Data listing |
--- src/pwr_ctrl_pkg.sv ---
`default_nettype none

package pwr_ctrl_pkg;

   // --------------------
   // field widths
   // --------------------
   localparam int PMA_PWRST_W = 6;
   localparam int PIPE_PD_W   = 3;
   localparam int PIPE_RATE_W = 2;
   localparam int PMA_MODE_W  = 3;
   localparam int PMA_WIDTH_W = 3;

   typedef logic [PMA_PWRST_W-1:0] pma_pwrst_t;
   typedef logic [PIPE_PD_W-1:0]   pipe_pd_t;
   typedef logic [PIPE_RATE_W-1:0] pipe_rate_t;
   typedef logic [PMA_MODE_W-1:0]  pma_mode_t;
   typedef logic [PMA_WIDTH_W-1:0] pma_width_t;

   // --------------------
   // one-hot PMA power states
   // --------------------
   // all zero means no request or an unknown state after reset
   localparam pma_pwrst_t PMA_NONE = 6'b000000;
   localparam pma_pwrst_t PMA_A0   = 6'b000001;
   localparam pma_pwrst_t PMA_A1   = 6'b000010;
   localparam pma_pwrst_t PMA_A2   = 6'b000100;
   localparam pma_pwrst_t PMA_A3   = 6'b001000;
   localparam pma_pwrst_t PMA_A4   = 6'b010000;
   localparam pma_pwrst_t PMA_A5   = 6'b100000;

   // --------------------
   // USB4 PMA mode and width
   // --------------------
   // gen2 10G, gen3 20G, gen4 40G
   localparam pma_mode_t  USB4_GEN2_MODE  = 3'd0;
   localparam pma_mode_t  USB4_GEN3_MODE  = 3'd1;
   localparam pma_mode_t  USB4_GEN4_MODE  = 3'd2;
   localparam pma_width_t USB4_GEN2_WIDTH = 3'd1;
   localparam pma_width_t USB4_GEN3_WIDTH = 3'd2;
   localparam pma_width_t USB4_GEN4_WIDTH = 3'd3;

   // power FSM states
   // code 4 is not used
   typedef enum logic [2:0] {
      ST_STARTUP      = 3'h0,
      ST_IDLE         = 3'h1,
      ST_PWRST_CHG    = 3'h2,
      ST_ENTER_PD     = 3'h3,
      ST_WAIT_EXIT_PD = 3'h5,
      ST_EXIT_PD      = 3'h6,
      ST_L0P          = 3'h7
   } pwr_fsm_state_t;

endpackage

`default_nettype wire

--- src/sync_stage.sv ---
`timescale 1ns/10ps
`default_nettype none

module sync_stage #(
   parameter int       SYNC_DEPTH  = 2,
   parameter type      payload_t   = logic,
   parameter payload_t RESET_VALUE = '0
) (
   input  wire logic     clk,
   input  wire logic     reset_n,
   input  wire payload_t d_in,
   output payload_t      d_out
);

   // flop chain, stage 0 is the metastable one
   payload_t sync_q [SYNC_DEPTH];

   always_ff @(posedge clk or negedge reset_n)
   begin
      if (!reset_n)
      begin
         for (int i = 0; i < SYNC_DEPTH; i++)
         begin
            sync_q[i] <= RESET_VALUE;
         end
      end
      else
      begin
         sync_q[0] <= d_in;
         for (int i = 1; i < SYNC_DEPTH; i++)
         begin
            sync_q[i] <= sync_q[i-1];
         end
      end
   end

   assign d_out = sync_q[SYNC_DEPTH-1];

endmodule

`default_nettype wire

--- src/pwr_req_decode.sv ---
`timescale 1ns/10ps
`default_nettype none

module pwr_req_decode (
   // only used to sample the assertion
   input  wire logic                    clk,
   input  wire pwr_ctrl_pkg::pipe_pd_t   pipe_pd,
   input  wire logic                    rx_standby,
   input  wire pwr_ctrl_pkg::pipe_rate_t pipe_rate,
   output pwr_ctrl_pkg::pma_pwrst_t      req_pma_pwrst,
   output pwr_ctrl_pkg::pma_mode_t       rate_mode,
   output pwr_ctrl_pkg::pma_width_t      rate_width
);

   // --------------------
   // PIPE power-down to PMA state
   // --------------------
   // 000 splits on rx standby into A5 or A0
   always_comb
   begin
      case (pipe_pd)
         3'b000:  req_pma_pwrst = rx_standby ? pwr_ctrl_pkg::PMA_A5 : pwr_ctrl_pkg::PMA_A0;
         3'b001:  req_pma_pwrst = pwr_ctrl_pkg::PMA_A1;
         3'b010:  req_pma_pwrst = pwr_ctrl_pkg::PMA_A1;
         3'b011:  req_pma_pwrst = pwr_ctrl_pkg::PMA_A3;
         3'b100:  req_pma_pwrst = pwr_ctrl_pkg::PMA_A2;
         3'b101:  req_pma_pwrst = pwr_ctrl_pkg::PMA_A4;
         default: req_pma_pwrst = pwr_ctrl_pkg::PMA_A0;
      endcase
   end

   // --------------------
   // PIPE rate to PMA mode / width
   // --------------------
   always_comb
   begin
      case (pipe_rate)
         2'b01:
         begin
            // gen3 at 20G
            rate_mode  = pwr_ctrl_pkg::USB4_GEN3_MODE;
            rate_width = pwr_ctrl_pkg::USB4_GEN3_WIDTH;
         end
         2'b10:
         begin
            // gen4 at 40G
            rate_mode  = pwr_ctrl_pkg::USB4_GEN4_MODE;
            rate_width = pwr_ctrl_pkg::USB4_GEN4_WIDTH;
         end
         default:
         begin
            // gen2 at 10G and the unused code
            rate_mode  = pwr_ctrl_pkg::USB4_GEN2_MODE;
            rate_width = pwr_ctrl_pkg::USB4_GEN2_WIDTH;
         end
      endcase
   end

   // an unknown input would quietly decode to A0 or gen2
   a_in_known: assert property (@(posedge clk)
      !$isunknown({pipe_pd, rx_standby, pipe_rate}));

endmodule

`default_nettype wire

--- src/pwr_state_fsm.sv ---
`timescale 1ns/10ps
`default_nettype none

module pwr_state_fsm (
   input  wire logic                     clk,
   input  wire logic                     reset_n,
   // decoded request and start-of-day rate settings
   input  wire pwr_ctrl_pkg::pma_pwrst_t  req_pma_pwrst,
   input  wire pwr_ctrl_pkg::pma_mode_t   rate_mode,
   input  wire pwr_ctrl_pkg::pma_width_t  rate_width,
   // synchronized status
   input  wire logic                     pll_ready,
   input  wire logic                     clk_en_ack,
   input  wire logic                     clk_en_ack_low,
   input  wire logic                     pclk_running,
   // PMA power handshake
   input  wire pwr_ctrl_pkg::pma_pwrst_t  pma_pwr_state_ack,
   output pwr_ctrl_pkg::pma_pwrst_t       pma_pwr_state_req,
   output logic                          pma_xcvr_pll_clk_en,
   output logic                          pwr_chg_done,
   output logic                          pipe_rx_en,
   output logic                          ln_l0p_en,
   output pwr_ctrl_pkg::pma_mode_t        pma_standard_mode,
   output pwr_ctrl_pkg::pma_width_t       pma_data_width,
   output pwr_ctrl_pkg::pwr_fsm_state_t   state
);

   // state the PMA has last acknowledged
   pwr_ctrl_pkg::pma_pwrst_t cur_pma_pwrst;
   // pending request goes to A3 or A4
   logic pd_req;
   // high only for the first clock out of reset
   logic start_of_day;

   logic req_differs;
   logic ack_idle;

   assign req_differs = (cur_pma_pwrst != req_pma_pwrst);
   // previous handshake fully closed by the PMA
   assign ack_idle    = (pma_pwr_state_ack == pwr_ctrl_pkg::PMA_NONE);

   always_ff @(posedge clk or negedge reset_n)
   begin
      if (!reset_n)
      begin
         state               <= pwr_ctrl_pkg::ST_STARTUP;
         cur_pma_pwrst       <= pwr_ctrl_pkg::PMA_NONE;
         pd_req              <= 1'b0;
         start_of_day        <= 1'b1;
         pma_pwr_state_req   <= pwr_ctrl_pkg::PMA_NONE;
         pma_xcvr_pll_clk_en <= 1'b0;
         pwr_chg_done        <= 1'b0;
         pipe_rx_en          <= 1'b0;
         ln_l0p_en           <= 1'b0;
         pma_standard_mode   <= '0;
         pma_data_width      <= '0;
      end
      else
      begin
         start_of_day <= 1'b0;

         case (state)
            // --------------------
            // bring-up
            // --------------------
            pwr_ctrl_pkg::ST_STARTUP:
            begin
               // USB4 rate is fixed while out of reset, grab it once
               if (start_of_day)
               begin
                  pma_standard_mode <= rate_mode;
                  pma_data_width    <= rate_width;
               end
               // common PLL up, turn on lane clock
               if (pll_ready)
               begin
                  pma_xcvr_pll_clk_en <= 1'b1;
               end
               if (clk_en_ack && pclk_running)
               begin
                  state <= pwr_ctrl_pkg::ST_IDLE;
               end
            end

            // idle and L0p both wait for a new target state
            pwr_ctrl_pkg::ST_IDLE,
            pwr_ctrl_pkg::ST_L0P:
            begin
               if (req_differs && ack_idle)
               begin
                  state             <= pwr_ctrl_pkg::ST_PWRST_CHG;
                  pma_pwr_state_req <= req_pma_pwrst;
                  pd_req            <= (req_pma_pwrst == pwr_ctrl_pkg::PMA_A3) ||
                                       (req_pma_pwrst == pwr_ctrl_pkg::PMA_A4);
                  // set for A5, cleared when leaving L0p
                  ln_l0p_en         <= (req_pma_pwrst == pwr_ctrl_pkg::PMA_A5);
               end
            end

            // --------------------
            // PMA power handshake
            // --------------------
            pwr_ctrl_pkg::ST_PWRST_CHG:
            begin
               if (pma_pwr_state_ack == pma_pwr_state_req)
               begin
                  pma_pwr_state_req <= pwr_ctrl_pkg::PMA_NONE;
                  cur_pma_pwrst     <= pma_pwr_state_req;
                  if (pd_req)
                  begin
                     // done toggles later, once the PLL clock is off
                     state               <= pwr_ctrl_pkg::ST_ENTER_PD;
                     pma_xcvr_pll_clk_en <= 1'b0;
                     pipe_rx_en          <= 1'b0;
                  end
                  else if (ln_l0p_en)
                  begin
                     state        <= pwr_ctrl_pkg::ST_L0P;
                     pwr_chg_done <= ~pwr_chg_done;
                     pipe_rx_en   <= 1'b0;
                  end
                  else
                  begin
                     state        <= pwr_ctrl_pkg::ST_IDLE;
                     pwr_chg_done <= ~pwr_chg_done;
                     // receiver only runs in A0 and A1
                     pipe_rx_en   <= (pma_pwr_state_req == pwr_ctrl_pkg::PMA_A0) ||
                                     (pma_pwr_state_req == pwr_ctrl_pkg::PMA_A1);
                  end
               end
            end

            // --------------------
            // power-down entry and exit
            // --------------------
            pwr_ctrl_pkg::ST_ENTER_PD:
            begin
               // aggregated ack low means every lane PLL clock is off
               if (!clk_en_ack_low)
               begin
                  state        <= pwr_ctrl_pkg::ST_WAIT_EXIT_PD;
                  pwr_chg_done <= ~pwr_chg_done;
               end
            end

            pwr_ctrl_pkg::ST_WAIT_EXIT_PD:
            begin
               if (req_differs && pll_ready)
               begin
                  state               <= pwr_ctrl_pkg::ST_EXIT_PD;
                  pma_xcvr_pll_clk_en <= 1'b1;
               end
            end

            pwr_ctrl_pkg::ST_EXIT_PD:
            begin
               // clock back on, now ask for the new state
               if (clk_en_ack && ack_idle)
               begin
                  state             <= pwr_ctrl_pkg::ST_PWRST_CHG;
                  pd_req            <= 1'b0;
                  pma_pwr_state_req <= req_pma_pwrst;
               end
            end

            default:
            begin
               state <= pwr_ctrl_pkg::ST_IDLE;
            end
         endcase
      end
   end

   a_req_onehot0: assert property (@(posedge clk) disable iff (!reset_n)
      $onehot0(pma_pwr_state_req));

   // rx path stays off through the whole power-down
   a_no_rx_in_pd: assert property (@(posedge clk) disable iff (!reset_n)
      (state == pwr_ctrl_pkg::ST_WAIT_EXIT_PD) |-> !pipe_rx_en);

endmodule

`default_nettype wire

--- src/pwr_rate_ctrl.sv ---
`timescale 1ns/10ps
`default_nettype none

module pwr_rate_ctrl #(
   parameter int SYNC_DEPTH = 2
) (
   input  wire logic                     clk,
   input  wire logic                     reset_n,
   // PIPE side
   input  wire pwr_ctrl_pkg::pipe_pd_t    pipe_powerdown,
   input  wire pwr_ctrl_pkg::pipe_rate_t  pipe_rate,
   input  wire logic                     pipe_rx_standby,
   input  wire logic                     pipe_clk_running,
   // PMA side
   input  wire logic                     pma_pll_ready,
   input  wire pwr_ctrl_pkg::pma_pwrst_t  pma_pwr_state_ack,
   input  wire logic                     pma_xcvr_pll_clk_en_ack,
   input  wire logic                     pma_xcvr_pll_clk_en_ack_low,
   output logic                          pwr_chg_done,
   output logic                          pipe_rx_en,
   output logic                          ln_l0p_en,
   output logic                          rx_standby_status,
   output pwr_ctrl_pkg::pma_width_t       pma_data_width,
   output pwr_ctrl_pkg::pma_mode_t        pma_standard_mode,
   output pwr_ctrl_pkg::pma_pwrst_t       pma_pwr_state_req,
   output logic                          pma_xcvr_pll_clk_en
);

   // synchronized request bundle, {standby, power-down}
   logic [3:0]                  req_sync;
   logic                        pll_ready_sync;
   logic                        clk_en_ack_sync;
   logic                        clk_en_ack_low_sync;
   logic                        pclk_running_sync;
   pwr_ctrl_pkg::pma_pwrst_t     req_pma_pwrst;
   pwr_ctrl_pkg::pma_mode_t      rate_mode;
   pwr_ctrl_pkg::pma_width_t     rate_width;
   pwr_ctrl_pkg::pwr_fsm_state_t fsm_state;

   // --------------------
   // input synchronizers
   // --------------------
   // resets to P2 (010) with standby low
   sync_stage #(.SYNC_DEPTH(SYNC_DEPTH), .payload_t(logic [3:0]), .RESET_VALUE(4'b0010))
      u_sync_req (
         .clk     (clk),
         .reset_n (reset_n),
         .d_in    ({pipe_rx_standby, pipe_powerdown}),
         .d_out   (req_sync)
      );

   sync_stage #(.SYNC_DEPTH(SYNC_DEPTH), .payload_t(logic), .RESET_VALUE(1'b0))
      u_sync_pll_ready (
         .clk     (clk),
         .reset_n (reset_n),
         .d_in    (pma_pll_ready),
         .d_out   (pll_ready_sync)
      );

   sync_stage #(.SYNC_DEPTH(SYNC_DEPTH), .payload_t(logic), .RESET_VALUE(1'b0))
      u_sync_clk_en_ack (
         .clk     (clk),
         .reset_n (reset_n),
         .d_in    (pma_xcvr_pll_clk_en_ack),
         .d_out   (clk_en_ack_sync)
      );

   sync_stage #(.SYNC_DEPTH(SYNC_DEPTH), .payload_t(logic), .RESET_VALUE(1'b0))
      u_sync_clk_en_ack_low (
         .clk     (clk),
         .reset_n (reset_n),
         .d_in    (pma_xcvr_pll_clk_en_ack_low),
         .d_out   (clk_en_ack_low_sync)
      );

   sync_stage #(.SYNC_DEPTH(SYNC_DEPTH), .payload_t(logic), .RESET_VALUE(1'b0))
      u_sync_pclk_running (
         .clk     (clk),
         .reset_n (reset_n),
         .d_in    (pipe_clk_running),
         .d_out   (pclk_running_sync)
      );

   // --------------------
   // decode and FSM
   // --------------------
   pwr_req_decode u_pwr_req_decode (
      .clk           (clk),
      .pipe_pd       (req_sync[2:0]),
      .rx_standby    (req_sync[3]),
      .pipe_rate     (pipe_rate),
      .req_pma_pwrst (req_pma_pwrst),
      .rate_mode     (rate_mode),
      .rate_width    (rate_width)
   );

   pwr_state_fsm u_pwr_state_fsm (
      .clk                 (clk),
      .reset_n             (reset_n),
      .req_pma_pwrst       (req_pma_pwrst),
      .rate_mode           (rate_mode),
      .rate_width          (rate_width),
      .pll_ready           (pll_ready_sync),
      .clk_en_ack          (clk_en_ack_sync),
      .clk_en_ack_low      (clk_en_ack_low_sync),
      .pclk_running        (pclk_running_sync),
      .pma_pwr_state_ack   (pma_pwr_state_ack),
      .pma_pwr_state_req   (pma_pwr_state_req),
      .pma_xcvr_pll_clk_en (pma_xcvr_pll_clk_en),
      .pwr_chg_done        (pwr_chg_done),
      .pipe_rx_en          (pipe_rx_en),
      .ln_l0p_en           (ln_l0p_en),
      .pma_standard_mode   (pma_standard_mode),
      .pma_data_width      (pma_data_width),
      .state               (fsm_state)
   );

   // standby status simply mirrors the L0p flag
   assign rx_standby_status = ln_l0p_en;

   // lane PLL clock must stay off from power-down entry until exit starts
   a_pll_off_in_pd: assert property (@(posedge clk) disable iff (!reset_n)
      (fsm_state inside {pwr_ctrl_pkg::ST_ENTER_PD, pwr_ctrl_pkg::ST_WAIT_EXIT_PD})
      |-> !pma_xcvr_pll_clk_en);

endmodule

`default_nettype wire

--- config.mk ---
export PLATFORM = sky130hd
export DESIGN_NAME = pwr_rate_ctrl
export DESIGN_NICKNAME = d
export VERILOG_FILES = /design/src/pwr_ctrl_pkg.sv /design/src/sync_stage.sv /design/src/pwr_req_decode.sv /design/src/pwr_state_fsm.sv /design/src/pwr_rate_ctrl.sv
export SDC_FILE = /design/constraint.sdc
export NUM_CORES = 1
export LEC_CHECK = 0
export ABC_AREA = 1
export BUFFER_PORTS_ARGS = -buffer_cell sky130_fd_sc_hd__buf_2
export CORE_UTILIZATION = 60
export CTS_BUF_LIST = sky130_fd_sc_hd__clkbuf_2
export CTS_CLUSTER_SIZE = 24
export DETAILED_ROUTE_END_ITERATION = 8
export GPL_ROUTABILITY_DRIVEN = 0
export PLACE_DENSITY = 0.92
export SLEW_MARGIN = 20
export SYNTH_ARGS = -nofsm -noshare
export SYNTH_HDL_FRONTEND = slang
export SYNTH_SLANG_ARGS = --single-unit
--- constraint.sdc ---
create_clock -name clk -period 5 [get_ports clk]
set_input_delay 0.75 -clock clk [delete_from_list [all_inputs] [get_ports clk]]
set_output_delay 0.75 -clock clk [all_outputs]
set_load 0.02 [all_outputs]
==> results.md, run 1 <==
- Slowest stage delay, CP: 0.49 ns
- TritonCTS clock tree: done
- Worst min path class: register to register
- Pin count of the biggest net entering global routing: 42
- Final worst path period share: 0.367
- Dominant cells by area after synthesis: dfrtp_1 47%, nand2_1 14%, nand3_1 4.7%
- Count of input and output buffers: 32
- Share of layout cells above drive strength 1: 0.218
- Post-DP Area: 2200 um^2
- Skew final: 0.0182 ns
- Final hold viol count: 0
- CTS Hold Buffers Added: 0
- Worst setup EP type: output pin
- Final setup fails: 0
- Sequential cell area fraction in the yosys report: 0.511
- Final Critical Period: 1.84 ns
- PostCTS Resize Cnt: 0
- Power Total: 1.17 mW
- Layout area overhead: 12.6%
- Routed Antenna Nets: 0
- Startpoint Class: register
- Clk pin slew, worst setup/hold paths: 0.21 ns
- Family with the most delay on the worst path: flip-flops
- Layout Nets: 300
- Final slew viol count: 0
- Initial core utilization: 0.644
- Prevailing post-synth register cell: dfrtp_1
- Sink Count: 41
- H-Tree Depth: 2
- DRT Pass-1 Iters: 4
- Final Instance Area: 2270 um^2
- Initial drt markers: 84
- Buf+Inv Stages, Crit Path: 1
- Total track usage: 0.247
- Postcts setup bufs: 0
- Cell Area, Synth: 2010 um^2
- Maxcap violations: 0
- Row count: 20
- Antenna diodes: 0
- Slew HR: 0.430
- CP Data Arrival Time: 1.09 ns
- Yosys top cell by area: dfrtp_1
- Die Ht: 59.9 um
- Core Area: 3130 um^2
- Hpwl dp: just under 3000 um
- Post-Route Setup TNS: 0 ns
- Share of the synthesized area in the top cell type: 0.472
- Status: finished clean
- Commonest cells in the netlist: 75 x nand2_1, 38 x dfrtp_1, 23 x inv_1, 23 x nor2_1, 19 x nand3_1
- Fin util: 0.725
- Vias in the first global route: around 1500
- Leak: 1.19 nW
- Fmax: 0.545 GHz
- Post-synth cell types: 33
- Via-to-Cell Ratio: 5.04
- PD cells: 517 nW/um^2
- Congestion Overflow GR: 0
- CTS root buf: clkbuf_2
- Initial antenna violation count: 0
- CTS Buffer Depth: 2
- Cells after Synth: 243
- YS warnings: 0
- Slowest CP cell: dfrtp_1
- Worst-margin pin slew: 0.854 ns
- Post-synth ARST share: 1.00
- CP max FO: 6
- Remaining DRCs: 0
- Top-count cell post-synth: nand2_1
- Routed wire per std cell: 11.5 um
- Maximum vdd drop: 0.297 mV
- Cell Chain, Critical Path: buf_2
- Wirelength, routed: 3720 um
- Chip width: 59.9 um
- RSZ-0062 raised after global routing: no
- Yosys reg bits: 41
- Mean Syn Cell Area: 8.29 um^2
- Crit path required time: around 4.3 ns
- Dpl ws: ~2.9 ns
- Via count: ~1600
- First-pass GRT wire length: around 6400 um
- CTS Buf Count: 5
- Worst Setup Slack, final: approximately 3.2 ns
- Clk Latency, worst-skew pair: 0.39 ns
- Full die area: 3590 um^2
- IO Pins: 35
- Crit path kind: register to output pin
- Post-synth EDFFs: 0
==> area by class of cell <==
type / instances / area, um^2
Sequential cell: 41 / 1030
Fill cell: 261 / 860
Multi-Input combinational cell: 169 / 842
Timing Repair Buffer: 32 / 160
Inverter: 30 / 115
Tap cell: 44 / 55.1
Clock inverter: 3 / 41.3
Clock buffer: 5 / 25.0
==> cells by family after synthesis <==
logic type,count (synthesis),share of synthesized area
DFF,41,0.511
muxes,2,0.0112
and+or+nand+nor,135,0.298
AOI/OAI and AO/OA,23,0.0714
xor gates and xnor gates,3,0.0130
other,1,0.00186
buffers and inverters,35,0.0745
adders and majority gates,3,0.0186
==> metrics by stage <==
step,instances,hold slack [ns]
floorplan,245,0.331
global placement,316,0.332
detailed placement,316,0.335
CTS,324,0.364
global route,324,0.382
finish,324,0.367
==> flip-flops by register name, indices dropped and copies added, names as in the netlist, 2 cells and up <==
name,cells
u_pwr_state_fsm.state,3
u_sync_req.d_out,4
u_pwr_state_fsm.pma_standard_mode,2
u_pwr_state_fsm.pma_pwr_state_req,6
u_pwr_state_fsm.cur_pma_pwrst,6
u_sync_req.sync_q,4
u_pwr_state_fsm.pma_data_width,2
==> worst paths after layout <==
check / startpoint / endpoint / slack (ns) / cells after the start
worst min-delay path: u_sync_clk_en_ack_low.sync_q[1]$_DFF_PN0_ / u_sync_clk_en_ack_low.d_out$_DFF_PN0_ / 0.37 / 0
worst min register to register: u_sync_clk_en_ack_low.sync_q[1]$_DFF_PN0_ / u_sync_clk_en_ack_low.d_out$_DFF_PN0_ / 0.37 / 0
worst max register to register: u_sync_req.d_out[2]$_DFF_PN0_ / u_pwr_state_fsm.pma_pwr_state_req[2]$_DFFE_PN0P_ / 3.19 / 13
max in group asynchronous: reset_n / u_pwr_state_fsm.pma_pwr_state_req[5]$_DFFE_PN0P_ / 4.03 / 1
worst max-delay path: u_pwr_state_fsm.ln_l0p_en$_DFFE_PN0P_ / rx_standby_status / 3.16 / 1
min in group asynchronous: reset_n / u_pwr_state_fsm.cur_pma_pwrst[3]$_DFFE_PN0P_ / 0.43 / 1
==> cells in the final DEF (no fill, tap or decap), drive strengths merged, types with 2 or more instances in the layout <==
cell    count
ha          3
inv        29
dfrtp      38
nand4       6
o21ai      13
a21oi       2
mux2        2
clkinv      2
buf        32
nand3      20
xnor2       3
conb        3
nand2      77
dfstp       3
clkbuf      5
o21bai      3
nor2       29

Task brief |
Looking at the entries above, can you reproduce exactly the lines from the one that holds "- Slew HR: 0.430" through the one that holds "- Crit path required time: around 4.3 ns", and only those?

Written reply |
- Slew HR: 0.430
- CP Data Arrival Time: 1.09 ns
- Yosys top cell by area: dfrtp_1
- Die Ht: 59.9 um
- Core Area: 3130 um^2
- Hpwl dp: just under 3000 um
- Post-Route Setup TNS: 0 ns
- Share of the synthesized area in the top cell type: 0.472
- Status: finished clean
- Commonest cells in the netlist: 75 x nand2_1, 38 x dfrtp_1, 23 x inv_1, 23 x nor2_1, 19 x nand3_1
- Fin util: 0.725
- Vias in the first global route: around 1500
- Leak: 1.19 nW
- Fmax: 0.545 GHz
- Post-synth cell types: 33
- Via-to-Cell Ratio: 5.04
- PD cells: 517 nW/um^2
- Congestion Overflow GR: 0
- CTS root buf: clkbuf_2
- Initial antenna violation count: 0
- CTS Buffer Depth: 2
- Cells after Synth: 243
- YS warnings: 0
- Slowest CP cell: dfrtp_1
- Worst-margin pin slew: 0.854 ns
- Post-synth ARST share: 1.00
- CP max FO: 6
- Remaining DRCs: 0
- Top-count cell post-synth: nand2_1
- Routed wire per std cell: 11.5 um
- Maximum vdd drop: 0.297 mV
- Cell Chain, Critical Path: buf_2
- Wirelength, routed: 3720 um
- Chip width: 59.9 um
- RSZ-0062 raised after global routing: no
- Yosys reg bits: 41
- Mean Syn Cell Area: 8.29 um^2
- Crit path required time: around 4.3 ns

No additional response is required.